_What to work on_
Each line that contains the word "placement" is to be copied from the records below.

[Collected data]
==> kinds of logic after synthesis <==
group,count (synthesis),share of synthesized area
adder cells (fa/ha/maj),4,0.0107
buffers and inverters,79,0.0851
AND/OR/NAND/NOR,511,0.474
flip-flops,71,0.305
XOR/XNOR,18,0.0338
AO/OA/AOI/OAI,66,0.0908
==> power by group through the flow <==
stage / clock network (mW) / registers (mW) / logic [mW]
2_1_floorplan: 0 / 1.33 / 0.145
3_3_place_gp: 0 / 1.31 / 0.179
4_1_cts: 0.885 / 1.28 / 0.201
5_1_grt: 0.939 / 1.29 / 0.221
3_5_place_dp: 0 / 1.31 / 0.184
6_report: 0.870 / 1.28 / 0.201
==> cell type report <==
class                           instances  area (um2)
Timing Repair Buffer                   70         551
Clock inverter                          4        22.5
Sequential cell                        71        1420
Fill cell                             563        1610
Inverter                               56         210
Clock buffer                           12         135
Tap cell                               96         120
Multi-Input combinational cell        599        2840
* * *
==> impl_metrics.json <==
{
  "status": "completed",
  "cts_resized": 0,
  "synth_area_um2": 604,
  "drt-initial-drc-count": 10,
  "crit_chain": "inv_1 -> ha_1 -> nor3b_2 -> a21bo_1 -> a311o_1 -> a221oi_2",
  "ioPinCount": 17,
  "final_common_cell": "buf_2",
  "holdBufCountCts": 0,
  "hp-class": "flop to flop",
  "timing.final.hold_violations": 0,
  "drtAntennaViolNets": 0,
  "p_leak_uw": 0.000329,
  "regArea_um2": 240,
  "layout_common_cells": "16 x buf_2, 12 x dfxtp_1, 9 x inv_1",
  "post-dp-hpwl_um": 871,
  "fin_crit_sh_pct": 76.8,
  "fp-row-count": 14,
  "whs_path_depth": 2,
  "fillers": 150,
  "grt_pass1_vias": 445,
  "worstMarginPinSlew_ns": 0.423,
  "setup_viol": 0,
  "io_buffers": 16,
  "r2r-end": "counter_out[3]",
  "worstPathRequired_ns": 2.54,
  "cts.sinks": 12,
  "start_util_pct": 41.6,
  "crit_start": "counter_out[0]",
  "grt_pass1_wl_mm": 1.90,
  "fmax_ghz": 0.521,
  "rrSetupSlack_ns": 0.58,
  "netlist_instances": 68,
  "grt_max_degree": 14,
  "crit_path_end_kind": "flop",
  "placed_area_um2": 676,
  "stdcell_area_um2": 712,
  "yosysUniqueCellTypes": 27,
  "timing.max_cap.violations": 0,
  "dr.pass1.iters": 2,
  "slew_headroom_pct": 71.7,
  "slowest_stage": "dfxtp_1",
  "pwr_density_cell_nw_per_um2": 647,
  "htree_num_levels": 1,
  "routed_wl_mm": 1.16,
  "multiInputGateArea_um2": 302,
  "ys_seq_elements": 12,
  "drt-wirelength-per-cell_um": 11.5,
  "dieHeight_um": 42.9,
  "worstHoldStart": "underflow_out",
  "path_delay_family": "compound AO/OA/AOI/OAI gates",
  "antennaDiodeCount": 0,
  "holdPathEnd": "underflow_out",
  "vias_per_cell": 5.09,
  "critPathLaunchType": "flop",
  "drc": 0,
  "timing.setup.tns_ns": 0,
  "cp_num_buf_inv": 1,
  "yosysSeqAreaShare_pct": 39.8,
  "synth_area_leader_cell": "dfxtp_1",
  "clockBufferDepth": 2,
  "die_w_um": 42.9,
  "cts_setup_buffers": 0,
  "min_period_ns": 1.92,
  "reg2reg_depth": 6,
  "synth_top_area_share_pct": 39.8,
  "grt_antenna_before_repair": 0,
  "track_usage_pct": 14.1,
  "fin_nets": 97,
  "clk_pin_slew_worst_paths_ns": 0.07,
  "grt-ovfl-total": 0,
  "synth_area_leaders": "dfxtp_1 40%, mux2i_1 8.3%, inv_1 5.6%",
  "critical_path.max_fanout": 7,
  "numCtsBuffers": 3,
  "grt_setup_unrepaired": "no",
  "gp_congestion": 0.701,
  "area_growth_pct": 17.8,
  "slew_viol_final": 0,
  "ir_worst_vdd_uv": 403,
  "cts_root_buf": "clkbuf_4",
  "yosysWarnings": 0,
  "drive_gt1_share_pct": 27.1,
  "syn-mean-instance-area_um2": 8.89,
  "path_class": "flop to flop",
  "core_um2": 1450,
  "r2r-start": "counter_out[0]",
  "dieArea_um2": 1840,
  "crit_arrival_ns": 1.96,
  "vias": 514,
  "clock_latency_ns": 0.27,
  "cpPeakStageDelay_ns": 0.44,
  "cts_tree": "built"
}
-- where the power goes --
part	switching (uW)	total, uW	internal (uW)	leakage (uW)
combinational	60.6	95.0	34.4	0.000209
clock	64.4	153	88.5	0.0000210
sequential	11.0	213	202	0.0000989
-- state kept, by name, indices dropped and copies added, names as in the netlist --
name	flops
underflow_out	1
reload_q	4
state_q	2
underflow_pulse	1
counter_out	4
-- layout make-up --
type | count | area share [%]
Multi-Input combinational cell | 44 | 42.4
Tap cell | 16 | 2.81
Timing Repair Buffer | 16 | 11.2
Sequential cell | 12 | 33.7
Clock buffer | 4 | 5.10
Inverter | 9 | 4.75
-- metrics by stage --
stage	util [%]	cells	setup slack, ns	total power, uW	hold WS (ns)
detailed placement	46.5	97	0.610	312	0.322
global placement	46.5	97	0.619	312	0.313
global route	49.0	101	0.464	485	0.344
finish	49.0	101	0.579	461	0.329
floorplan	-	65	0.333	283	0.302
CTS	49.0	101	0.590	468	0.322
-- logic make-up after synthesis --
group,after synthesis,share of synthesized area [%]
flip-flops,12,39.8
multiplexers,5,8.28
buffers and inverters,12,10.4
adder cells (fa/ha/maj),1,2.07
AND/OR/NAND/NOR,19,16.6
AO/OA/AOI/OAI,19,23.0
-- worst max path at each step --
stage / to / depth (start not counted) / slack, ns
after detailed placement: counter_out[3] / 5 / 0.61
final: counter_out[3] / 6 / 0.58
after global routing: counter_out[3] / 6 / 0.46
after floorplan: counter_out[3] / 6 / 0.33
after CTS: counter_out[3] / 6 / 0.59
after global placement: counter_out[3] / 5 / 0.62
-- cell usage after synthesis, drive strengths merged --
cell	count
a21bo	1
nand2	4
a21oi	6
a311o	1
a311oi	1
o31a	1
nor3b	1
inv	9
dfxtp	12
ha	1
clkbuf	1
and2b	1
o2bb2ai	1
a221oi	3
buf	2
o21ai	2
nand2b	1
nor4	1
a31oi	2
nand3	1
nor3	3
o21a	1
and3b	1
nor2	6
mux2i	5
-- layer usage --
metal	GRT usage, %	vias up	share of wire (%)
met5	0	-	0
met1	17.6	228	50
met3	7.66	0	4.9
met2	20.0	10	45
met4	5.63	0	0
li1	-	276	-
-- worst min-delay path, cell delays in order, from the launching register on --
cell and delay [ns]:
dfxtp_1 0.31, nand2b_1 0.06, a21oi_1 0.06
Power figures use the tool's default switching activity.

_Result of this task_
detailed placement	46.5	97	0.610	312	0.322
global placement	46.5	97	0.619	312	0.313
after detailed placement: counter_out[3] / 5 / 0.61
after global placement: counter_out[3] / 5 / 0.62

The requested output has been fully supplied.